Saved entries
Segment Open

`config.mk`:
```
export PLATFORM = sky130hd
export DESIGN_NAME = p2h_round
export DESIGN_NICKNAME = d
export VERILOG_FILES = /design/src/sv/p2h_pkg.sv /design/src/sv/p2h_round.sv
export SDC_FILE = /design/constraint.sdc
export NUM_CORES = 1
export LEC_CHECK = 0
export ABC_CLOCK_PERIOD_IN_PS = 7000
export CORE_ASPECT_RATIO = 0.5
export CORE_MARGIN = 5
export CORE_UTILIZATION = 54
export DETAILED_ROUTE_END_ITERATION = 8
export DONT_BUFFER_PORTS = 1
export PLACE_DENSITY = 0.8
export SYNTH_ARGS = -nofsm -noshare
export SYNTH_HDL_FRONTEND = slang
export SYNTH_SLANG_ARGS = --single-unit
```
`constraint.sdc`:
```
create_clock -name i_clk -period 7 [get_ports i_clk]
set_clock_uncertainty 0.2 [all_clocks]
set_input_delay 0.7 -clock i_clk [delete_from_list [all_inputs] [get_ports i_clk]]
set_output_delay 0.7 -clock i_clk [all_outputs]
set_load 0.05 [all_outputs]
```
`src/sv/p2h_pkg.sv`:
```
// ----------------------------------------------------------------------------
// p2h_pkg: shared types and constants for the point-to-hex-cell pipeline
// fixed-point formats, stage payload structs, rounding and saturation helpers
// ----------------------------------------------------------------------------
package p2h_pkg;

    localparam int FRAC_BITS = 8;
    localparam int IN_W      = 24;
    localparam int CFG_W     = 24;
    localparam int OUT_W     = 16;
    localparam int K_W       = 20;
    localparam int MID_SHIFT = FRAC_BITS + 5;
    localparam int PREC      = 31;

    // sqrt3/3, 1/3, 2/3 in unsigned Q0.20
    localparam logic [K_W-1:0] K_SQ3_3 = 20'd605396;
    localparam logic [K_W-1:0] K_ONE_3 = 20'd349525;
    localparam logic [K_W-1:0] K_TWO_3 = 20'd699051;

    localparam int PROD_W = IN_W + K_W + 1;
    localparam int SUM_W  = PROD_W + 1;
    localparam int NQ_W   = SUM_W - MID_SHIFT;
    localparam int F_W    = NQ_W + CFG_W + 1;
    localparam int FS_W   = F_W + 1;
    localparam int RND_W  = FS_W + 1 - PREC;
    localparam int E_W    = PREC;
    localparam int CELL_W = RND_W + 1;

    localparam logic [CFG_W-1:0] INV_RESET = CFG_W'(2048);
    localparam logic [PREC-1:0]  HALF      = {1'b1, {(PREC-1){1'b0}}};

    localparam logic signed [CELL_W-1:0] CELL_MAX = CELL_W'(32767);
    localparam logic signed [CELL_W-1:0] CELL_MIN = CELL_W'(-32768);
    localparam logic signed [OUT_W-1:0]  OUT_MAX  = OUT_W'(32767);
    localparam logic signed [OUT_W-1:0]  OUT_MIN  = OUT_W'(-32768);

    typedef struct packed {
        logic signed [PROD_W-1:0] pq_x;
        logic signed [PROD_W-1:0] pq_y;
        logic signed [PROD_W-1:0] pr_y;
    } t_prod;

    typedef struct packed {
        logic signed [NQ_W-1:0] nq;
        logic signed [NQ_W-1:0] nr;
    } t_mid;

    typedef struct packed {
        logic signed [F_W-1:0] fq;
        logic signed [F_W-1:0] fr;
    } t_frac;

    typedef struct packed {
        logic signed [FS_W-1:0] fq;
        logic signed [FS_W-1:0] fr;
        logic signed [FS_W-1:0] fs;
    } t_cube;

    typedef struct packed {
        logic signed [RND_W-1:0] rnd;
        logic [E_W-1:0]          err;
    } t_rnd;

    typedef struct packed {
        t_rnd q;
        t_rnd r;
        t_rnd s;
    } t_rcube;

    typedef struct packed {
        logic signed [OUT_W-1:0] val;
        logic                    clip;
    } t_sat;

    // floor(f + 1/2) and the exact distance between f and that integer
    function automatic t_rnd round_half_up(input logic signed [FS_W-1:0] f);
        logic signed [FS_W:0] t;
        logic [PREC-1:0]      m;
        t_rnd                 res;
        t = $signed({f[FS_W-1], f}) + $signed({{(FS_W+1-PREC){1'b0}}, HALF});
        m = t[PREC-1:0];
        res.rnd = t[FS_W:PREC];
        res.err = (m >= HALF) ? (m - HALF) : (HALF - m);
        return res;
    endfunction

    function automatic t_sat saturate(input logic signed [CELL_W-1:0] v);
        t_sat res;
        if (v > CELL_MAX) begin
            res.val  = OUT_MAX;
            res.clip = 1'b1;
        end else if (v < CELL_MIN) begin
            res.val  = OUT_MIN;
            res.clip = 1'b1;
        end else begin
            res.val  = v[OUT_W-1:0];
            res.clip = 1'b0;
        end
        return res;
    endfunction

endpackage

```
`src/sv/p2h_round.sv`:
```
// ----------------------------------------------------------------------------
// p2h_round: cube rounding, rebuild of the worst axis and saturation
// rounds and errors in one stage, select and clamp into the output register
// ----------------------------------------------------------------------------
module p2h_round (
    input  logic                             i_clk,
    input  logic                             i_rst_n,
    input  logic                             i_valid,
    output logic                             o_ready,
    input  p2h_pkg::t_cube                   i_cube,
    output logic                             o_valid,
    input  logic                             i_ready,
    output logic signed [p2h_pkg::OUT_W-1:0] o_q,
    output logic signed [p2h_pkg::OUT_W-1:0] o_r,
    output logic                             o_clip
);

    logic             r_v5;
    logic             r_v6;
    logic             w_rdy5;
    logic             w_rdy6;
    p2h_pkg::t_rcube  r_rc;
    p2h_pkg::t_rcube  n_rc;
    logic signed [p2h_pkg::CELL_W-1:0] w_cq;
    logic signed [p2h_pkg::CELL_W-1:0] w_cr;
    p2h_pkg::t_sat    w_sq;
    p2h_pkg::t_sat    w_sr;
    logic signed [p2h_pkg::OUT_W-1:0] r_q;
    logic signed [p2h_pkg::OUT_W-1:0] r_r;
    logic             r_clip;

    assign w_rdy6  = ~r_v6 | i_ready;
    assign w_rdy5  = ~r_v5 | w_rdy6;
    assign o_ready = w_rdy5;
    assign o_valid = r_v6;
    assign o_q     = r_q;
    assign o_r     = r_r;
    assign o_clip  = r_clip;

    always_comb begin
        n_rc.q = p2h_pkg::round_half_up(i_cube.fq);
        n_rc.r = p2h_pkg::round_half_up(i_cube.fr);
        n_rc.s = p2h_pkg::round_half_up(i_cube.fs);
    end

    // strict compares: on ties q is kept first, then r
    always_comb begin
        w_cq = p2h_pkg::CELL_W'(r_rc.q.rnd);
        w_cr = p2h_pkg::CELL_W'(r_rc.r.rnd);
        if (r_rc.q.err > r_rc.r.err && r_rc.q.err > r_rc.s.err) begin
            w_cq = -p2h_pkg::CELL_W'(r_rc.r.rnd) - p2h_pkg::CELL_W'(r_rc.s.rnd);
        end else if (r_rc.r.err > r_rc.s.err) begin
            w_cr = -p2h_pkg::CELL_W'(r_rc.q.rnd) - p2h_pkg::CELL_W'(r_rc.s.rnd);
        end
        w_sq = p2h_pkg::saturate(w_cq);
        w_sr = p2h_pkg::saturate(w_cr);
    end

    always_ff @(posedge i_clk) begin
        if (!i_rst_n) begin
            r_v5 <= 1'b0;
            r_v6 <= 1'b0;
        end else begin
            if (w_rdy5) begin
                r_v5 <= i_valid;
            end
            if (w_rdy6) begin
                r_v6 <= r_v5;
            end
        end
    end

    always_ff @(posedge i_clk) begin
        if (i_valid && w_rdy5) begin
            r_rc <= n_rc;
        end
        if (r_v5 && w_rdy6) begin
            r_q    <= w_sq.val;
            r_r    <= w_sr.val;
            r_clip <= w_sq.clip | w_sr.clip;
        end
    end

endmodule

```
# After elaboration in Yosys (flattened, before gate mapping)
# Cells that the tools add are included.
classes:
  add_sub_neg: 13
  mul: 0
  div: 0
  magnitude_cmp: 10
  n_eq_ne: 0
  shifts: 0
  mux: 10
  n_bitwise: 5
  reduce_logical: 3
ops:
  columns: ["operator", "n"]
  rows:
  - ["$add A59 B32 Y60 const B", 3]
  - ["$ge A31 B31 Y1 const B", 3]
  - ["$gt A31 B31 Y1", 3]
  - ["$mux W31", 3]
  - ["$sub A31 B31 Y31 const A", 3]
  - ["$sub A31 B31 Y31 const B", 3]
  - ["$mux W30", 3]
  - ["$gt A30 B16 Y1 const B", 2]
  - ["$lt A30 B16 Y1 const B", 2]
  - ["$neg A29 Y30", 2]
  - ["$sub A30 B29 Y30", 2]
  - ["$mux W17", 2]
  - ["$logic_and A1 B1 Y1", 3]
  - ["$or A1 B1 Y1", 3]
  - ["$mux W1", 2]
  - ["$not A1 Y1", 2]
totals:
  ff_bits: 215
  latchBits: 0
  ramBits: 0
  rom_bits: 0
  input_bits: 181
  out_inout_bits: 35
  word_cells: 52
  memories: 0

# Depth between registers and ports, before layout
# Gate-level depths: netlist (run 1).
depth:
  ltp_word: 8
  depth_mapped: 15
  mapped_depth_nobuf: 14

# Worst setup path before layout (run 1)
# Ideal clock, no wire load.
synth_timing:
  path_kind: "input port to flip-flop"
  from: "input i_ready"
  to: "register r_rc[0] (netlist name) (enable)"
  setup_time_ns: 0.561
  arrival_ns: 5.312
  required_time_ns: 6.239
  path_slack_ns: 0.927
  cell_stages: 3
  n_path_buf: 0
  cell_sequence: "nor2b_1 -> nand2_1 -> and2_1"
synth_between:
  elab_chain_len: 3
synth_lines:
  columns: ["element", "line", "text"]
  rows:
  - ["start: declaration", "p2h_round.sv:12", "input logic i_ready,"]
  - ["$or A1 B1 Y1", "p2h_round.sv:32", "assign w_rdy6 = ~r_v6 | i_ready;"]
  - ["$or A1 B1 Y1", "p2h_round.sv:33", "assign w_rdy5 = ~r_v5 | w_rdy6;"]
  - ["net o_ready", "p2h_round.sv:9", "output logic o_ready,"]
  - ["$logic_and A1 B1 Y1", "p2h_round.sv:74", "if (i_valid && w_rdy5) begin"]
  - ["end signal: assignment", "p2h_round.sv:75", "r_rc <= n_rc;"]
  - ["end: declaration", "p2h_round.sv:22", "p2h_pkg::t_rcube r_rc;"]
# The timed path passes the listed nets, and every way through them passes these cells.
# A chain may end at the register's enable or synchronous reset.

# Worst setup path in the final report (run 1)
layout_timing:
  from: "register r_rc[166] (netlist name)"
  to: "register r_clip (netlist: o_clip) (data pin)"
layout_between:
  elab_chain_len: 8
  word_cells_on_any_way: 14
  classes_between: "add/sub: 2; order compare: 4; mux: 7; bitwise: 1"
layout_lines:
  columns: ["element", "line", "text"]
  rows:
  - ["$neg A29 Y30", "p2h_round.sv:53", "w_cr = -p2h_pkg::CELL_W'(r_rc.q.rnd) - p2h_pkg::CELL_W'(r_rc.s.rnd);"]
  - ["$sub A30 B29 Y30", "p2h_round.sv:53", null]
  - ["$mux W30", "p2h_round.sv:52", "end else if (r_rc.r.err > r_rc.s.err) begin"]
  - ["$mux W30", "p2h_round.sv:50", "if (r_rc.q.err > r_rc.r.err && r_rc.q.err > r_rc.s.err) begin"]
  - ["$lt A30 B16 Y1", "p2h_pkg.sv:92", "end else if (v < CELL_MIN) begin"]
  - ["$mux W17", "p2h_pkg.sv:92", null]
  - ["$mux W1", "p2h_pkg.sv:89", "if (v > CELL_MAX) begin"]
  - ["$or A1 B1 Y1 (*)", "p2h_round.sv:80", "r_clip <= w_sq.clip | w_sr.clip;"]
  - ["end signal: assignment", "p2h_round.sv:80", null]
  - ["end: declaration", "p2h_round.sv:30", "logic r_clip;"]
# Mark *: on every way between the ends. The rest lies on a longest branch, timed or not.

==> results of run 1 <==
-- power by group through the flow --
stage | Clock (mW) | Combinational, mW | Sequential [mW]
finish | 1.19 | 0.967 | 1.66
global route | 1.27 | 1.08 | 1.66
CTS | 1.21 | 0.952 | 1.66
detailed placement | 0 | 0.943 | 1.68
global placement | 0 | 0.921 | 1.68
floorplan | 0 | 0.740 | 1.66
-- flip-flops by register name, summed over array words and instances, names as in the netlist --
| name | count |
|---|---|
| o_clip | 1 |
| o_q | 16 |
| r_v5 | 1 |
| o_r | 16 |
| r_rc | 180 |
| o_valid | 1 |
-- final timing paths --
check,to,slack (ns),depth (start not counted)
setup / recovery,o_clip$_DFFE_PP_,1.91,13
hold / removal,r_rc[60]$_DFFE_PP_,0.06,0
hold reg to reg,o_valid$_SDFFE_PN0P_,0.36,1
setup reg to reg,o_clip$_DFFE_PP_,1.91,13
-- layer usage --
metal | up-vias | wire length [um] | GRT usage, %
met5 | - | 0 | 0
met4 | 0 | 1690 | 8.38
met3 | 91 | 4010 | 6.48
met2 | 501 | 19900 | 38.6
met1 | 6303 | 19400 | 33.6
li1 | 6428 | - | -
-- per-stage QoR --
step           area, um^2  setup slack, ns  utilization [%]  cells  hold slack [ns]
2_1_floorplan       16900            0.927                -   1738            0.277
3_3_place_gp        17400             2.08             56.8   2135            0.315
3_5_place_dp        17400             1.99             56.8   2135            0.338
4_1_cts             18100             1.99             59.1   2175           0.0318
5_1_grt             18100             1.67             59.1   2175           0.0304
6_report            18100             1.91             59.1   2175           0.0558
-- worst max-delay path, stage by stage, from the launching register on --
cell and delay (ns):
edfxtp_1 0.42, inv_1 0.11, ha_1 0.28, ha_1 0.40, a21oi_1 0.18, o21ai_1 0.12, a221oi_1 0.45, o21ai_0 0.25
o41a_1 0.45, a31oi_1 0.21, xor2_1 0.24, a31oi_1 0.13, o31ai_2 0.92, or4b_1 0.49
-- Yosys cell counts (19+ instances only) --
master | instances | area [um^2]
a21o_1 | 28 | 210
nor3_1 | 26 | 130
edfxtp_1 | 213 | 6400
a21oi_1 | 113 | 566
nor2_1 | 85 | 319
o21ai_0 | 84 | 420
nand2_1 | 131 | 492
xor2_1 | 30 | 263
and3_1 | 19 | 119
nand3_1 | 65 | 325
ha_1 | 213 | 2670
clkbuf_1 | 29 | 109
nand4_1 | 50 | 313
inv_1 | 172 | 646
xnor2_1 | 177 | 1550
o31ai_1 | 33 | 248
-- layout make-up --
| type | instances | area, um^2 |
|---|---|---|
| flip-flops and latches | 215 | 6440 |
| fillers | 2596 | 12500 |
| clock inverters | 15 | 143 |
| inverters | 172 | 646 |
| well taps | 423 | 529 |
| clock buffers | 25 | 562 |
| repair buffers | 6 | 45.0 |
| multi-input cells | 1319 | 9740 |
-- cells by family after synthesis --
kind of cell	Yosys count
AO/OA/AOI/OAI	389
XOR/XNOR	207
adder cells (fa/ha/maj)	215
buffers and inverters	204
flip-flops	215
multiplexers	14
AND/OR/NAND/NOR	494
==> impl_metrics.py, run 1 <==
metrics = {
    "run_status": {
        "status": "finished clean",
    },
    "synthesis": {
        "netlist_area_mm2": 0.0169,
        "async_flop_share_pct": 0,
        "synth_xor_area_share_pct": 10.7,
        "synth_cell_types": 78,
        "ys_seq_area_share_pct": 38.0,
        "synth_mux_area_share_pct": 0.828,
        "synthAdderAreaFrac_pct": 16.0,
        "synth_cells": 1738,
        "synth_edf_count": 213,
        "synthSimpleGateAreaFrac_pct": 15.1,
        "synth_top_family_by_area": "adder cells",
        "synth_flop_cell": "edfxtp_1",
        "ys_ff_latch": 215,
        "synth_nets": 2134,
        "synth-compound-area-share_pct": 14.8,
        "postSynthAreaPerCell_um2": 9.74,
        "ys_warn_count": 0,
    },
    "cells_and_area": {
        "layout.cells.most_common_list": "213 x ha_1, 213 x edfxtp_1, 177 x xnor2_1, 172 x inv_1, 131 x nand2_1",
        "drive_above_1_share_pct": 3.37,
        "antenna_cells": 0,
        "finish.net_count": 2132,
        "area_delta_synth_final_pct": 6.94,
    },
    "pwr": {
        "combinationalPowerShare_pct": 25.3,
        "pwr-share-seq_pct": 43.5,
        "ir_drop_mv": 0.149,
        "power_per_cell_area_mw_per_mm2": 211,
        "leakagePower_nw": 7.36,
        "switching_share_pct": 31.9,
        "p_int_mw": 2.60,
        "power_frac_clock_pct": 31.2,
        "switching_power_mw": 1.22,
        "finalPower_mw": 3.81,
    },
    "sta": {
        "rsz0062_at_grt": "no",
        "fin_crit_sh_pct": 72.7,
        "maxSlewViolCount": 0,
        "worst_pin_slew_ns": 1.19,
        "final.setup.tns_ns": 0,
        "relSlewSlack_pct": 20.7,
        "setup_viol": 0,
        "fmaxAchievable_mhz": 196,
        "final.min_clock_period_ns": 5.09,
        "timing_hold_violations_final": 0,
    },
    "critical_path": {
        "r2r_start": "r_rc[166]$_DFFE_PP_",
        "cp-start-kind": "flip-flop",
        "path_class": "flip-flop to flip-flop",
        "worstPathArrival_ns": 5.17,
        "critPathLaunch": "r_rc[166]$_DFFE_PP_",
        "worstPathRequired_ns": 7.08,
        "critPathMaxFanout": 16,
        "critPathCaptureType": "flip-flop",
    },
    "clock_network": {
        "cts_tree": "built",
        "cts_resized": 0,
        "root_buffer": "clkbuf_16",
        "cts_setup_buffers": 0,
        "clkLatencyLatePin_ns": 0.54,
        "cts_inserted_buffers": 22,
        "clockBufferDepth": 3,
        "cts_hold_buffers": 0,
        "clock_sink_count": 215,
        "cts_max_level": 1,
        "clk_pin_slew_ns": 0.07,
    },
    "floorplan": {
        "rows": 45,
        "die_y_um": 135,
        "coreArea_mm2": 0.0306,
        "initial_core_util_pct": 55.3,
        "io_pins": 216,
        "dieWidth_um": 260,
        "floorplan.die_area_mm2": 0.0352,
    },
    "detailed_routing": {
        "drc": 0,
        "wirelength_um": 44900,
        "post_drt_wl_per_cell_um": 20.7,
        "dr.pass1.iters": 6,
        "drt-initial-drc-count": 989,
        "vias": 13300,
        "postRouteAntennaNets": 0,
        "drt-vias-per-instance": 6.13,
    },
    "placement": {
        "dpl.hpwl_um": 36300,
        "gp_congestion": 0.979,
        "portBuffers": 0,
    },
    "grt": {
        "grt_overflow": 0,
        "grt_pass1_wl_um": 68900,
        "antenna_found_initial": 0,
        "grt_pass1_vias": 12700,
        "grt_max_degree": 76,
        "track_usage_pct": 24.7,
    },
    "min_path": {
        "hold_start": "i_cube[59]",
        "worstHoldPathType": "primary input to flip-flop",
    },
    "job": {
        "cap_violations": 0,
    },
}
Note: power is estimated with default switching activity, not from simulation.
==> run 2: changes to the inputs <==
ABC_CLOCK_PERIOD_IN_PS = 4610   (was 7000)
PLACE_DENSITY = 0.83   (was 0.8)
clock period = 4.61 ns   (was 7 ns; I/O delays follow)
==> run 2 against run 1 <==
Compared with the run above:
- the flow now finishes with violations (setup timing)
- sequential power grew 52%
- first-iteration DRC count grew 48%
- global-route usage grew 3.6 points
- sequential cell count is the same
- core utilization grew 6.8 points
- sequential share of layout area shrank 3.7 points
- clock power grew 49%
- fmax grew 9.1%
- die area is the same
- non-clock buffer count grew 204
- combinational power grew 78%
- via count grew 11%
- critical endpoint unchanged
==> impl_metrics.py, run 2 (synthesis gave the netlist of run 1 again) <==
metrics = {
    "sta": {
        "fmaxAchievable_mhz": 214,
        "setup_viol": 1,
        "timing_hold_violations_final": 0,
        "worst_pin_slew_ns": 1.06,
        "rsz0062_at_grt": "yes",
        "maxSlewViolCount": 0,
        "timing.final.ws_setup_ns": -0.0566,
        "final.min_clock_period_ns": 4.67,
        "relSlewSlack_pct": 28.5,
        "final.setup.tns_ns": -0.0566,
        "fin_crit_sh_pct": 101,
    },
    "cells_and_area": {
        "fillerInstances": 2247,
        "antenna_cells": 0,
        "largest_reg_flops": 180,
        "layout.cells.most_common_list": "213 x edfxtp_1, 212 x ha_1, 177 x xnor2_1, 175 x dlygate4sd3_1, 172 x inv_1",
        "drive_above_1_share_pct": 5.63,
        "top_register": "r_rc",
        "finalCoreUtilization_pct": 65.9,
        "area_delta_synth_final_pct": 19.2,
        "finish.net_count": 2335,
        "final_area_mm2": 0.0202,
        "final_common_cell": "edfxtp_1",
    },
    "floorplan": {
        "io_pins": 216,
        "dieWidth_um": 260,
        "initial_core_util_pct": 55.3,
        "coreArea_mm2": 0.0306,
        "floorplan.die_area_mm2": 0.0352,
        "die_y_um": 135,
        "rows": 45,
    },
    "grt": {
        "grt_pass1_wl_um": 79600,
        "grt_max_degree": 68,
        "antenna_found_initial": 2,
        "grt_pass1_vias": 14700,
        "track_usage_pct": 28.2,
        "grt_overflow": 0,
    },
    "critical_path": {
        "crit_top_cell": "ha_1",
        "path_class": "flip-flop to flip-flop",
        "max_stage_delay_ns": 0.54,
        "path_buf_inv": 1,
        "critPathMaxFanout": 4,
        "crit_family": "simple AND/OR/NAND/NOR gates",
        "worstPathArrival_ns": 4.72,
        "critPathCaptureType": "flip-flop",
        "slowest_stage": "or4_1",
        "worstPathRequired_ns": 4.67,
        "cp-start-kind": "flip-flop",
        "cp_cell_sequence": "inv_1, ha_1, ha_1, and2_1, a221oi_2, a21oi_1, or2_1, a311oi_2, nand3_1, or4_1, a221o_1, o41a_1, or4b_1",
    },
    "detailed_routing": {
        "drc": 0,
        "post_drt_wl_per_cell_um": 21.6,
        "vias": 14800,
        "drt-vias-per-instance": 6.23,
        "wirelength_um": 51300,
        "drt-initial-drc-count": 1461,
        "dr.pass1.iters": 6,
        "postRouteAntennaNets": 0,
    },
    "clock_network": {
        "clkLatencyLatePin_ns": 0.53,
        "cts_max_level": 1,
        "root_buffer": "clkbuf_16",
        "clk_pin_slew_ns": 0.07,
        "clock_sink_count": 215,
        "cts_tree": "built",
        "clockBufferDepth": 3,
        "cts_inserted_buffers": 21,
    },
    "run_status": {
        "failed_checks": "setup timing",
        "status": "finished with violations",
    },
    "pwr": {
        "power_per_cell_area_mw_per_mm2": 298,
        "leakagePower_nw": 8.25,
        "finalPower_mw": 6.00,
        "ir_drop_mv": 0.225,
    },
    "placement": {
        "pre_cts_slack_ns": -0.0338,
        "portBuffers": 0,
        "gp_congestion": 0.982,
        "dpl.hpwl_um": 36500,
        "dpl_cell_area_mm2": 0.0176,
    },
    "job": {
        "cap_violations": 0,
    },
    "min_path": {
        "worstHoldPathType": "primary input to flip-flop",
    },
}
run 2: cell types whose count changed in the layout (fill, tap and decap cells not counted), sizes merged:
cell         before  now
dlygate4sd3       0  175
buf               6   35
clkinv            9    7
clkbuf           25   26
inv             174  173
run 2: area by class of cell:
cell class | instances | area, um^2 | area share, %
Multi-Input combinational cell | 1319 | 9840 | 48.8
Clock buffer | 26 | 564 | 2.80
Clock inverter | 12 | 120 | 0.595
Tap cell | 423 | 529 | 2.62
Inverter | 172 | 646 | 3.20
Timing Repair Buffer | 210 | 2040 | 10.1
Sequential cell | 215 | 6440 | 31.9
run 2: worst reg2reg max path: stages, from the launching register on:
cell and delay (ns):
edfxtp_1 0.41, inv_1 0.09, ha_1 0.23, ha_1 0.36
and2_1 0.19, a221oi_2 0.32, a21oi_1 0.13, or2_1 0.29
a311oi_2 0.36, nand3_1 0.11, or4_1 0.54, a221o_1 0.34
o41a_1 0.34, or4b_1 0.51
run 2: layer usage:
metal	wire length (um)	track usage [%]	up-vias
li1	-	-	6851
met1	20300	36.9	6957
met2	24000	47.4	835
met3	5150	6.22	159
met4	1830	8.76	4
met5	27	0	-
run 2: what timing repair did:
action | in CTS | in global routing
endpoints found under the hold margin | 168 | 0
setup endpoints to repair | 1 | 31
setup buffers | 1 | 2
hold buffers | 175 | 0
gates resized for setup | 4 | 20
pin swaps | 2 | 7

Segment Closed

» **EXERCISE BRIEF**
Starting with the line that holds "hold / removal,r_rc[60]$_DFFE_PP_,0.06,0" and ending with the line that holds "hold slack [ns]", retype every line in the data above exactly, and nothing else.

» **SOLUTION**
hold / removal,r_rc[60]$_DFFE_PP_,0.06,0
hold reg to reg,o_valid$_SDFFE_PN0P_,0.36,1
setup reg to reg,o_clip$_DFFE_PP_,1.91,13
-- layer usage --
metal | up-vias | wire length [um] | GRT usage, %
met5 | - | 0 | 0
met4 | 0 | 1690 | 8.38
met3 | 91 | 4010 | 6.48
met2 | 501 | 19900 | 38.6
met1 | 6303 | 19400 | 33.6
li1 | 6428 | - | -
-- per-stage QoR --
step           area, um^2  setup slack, ns  utilization [%]  cells  hold slack [ns]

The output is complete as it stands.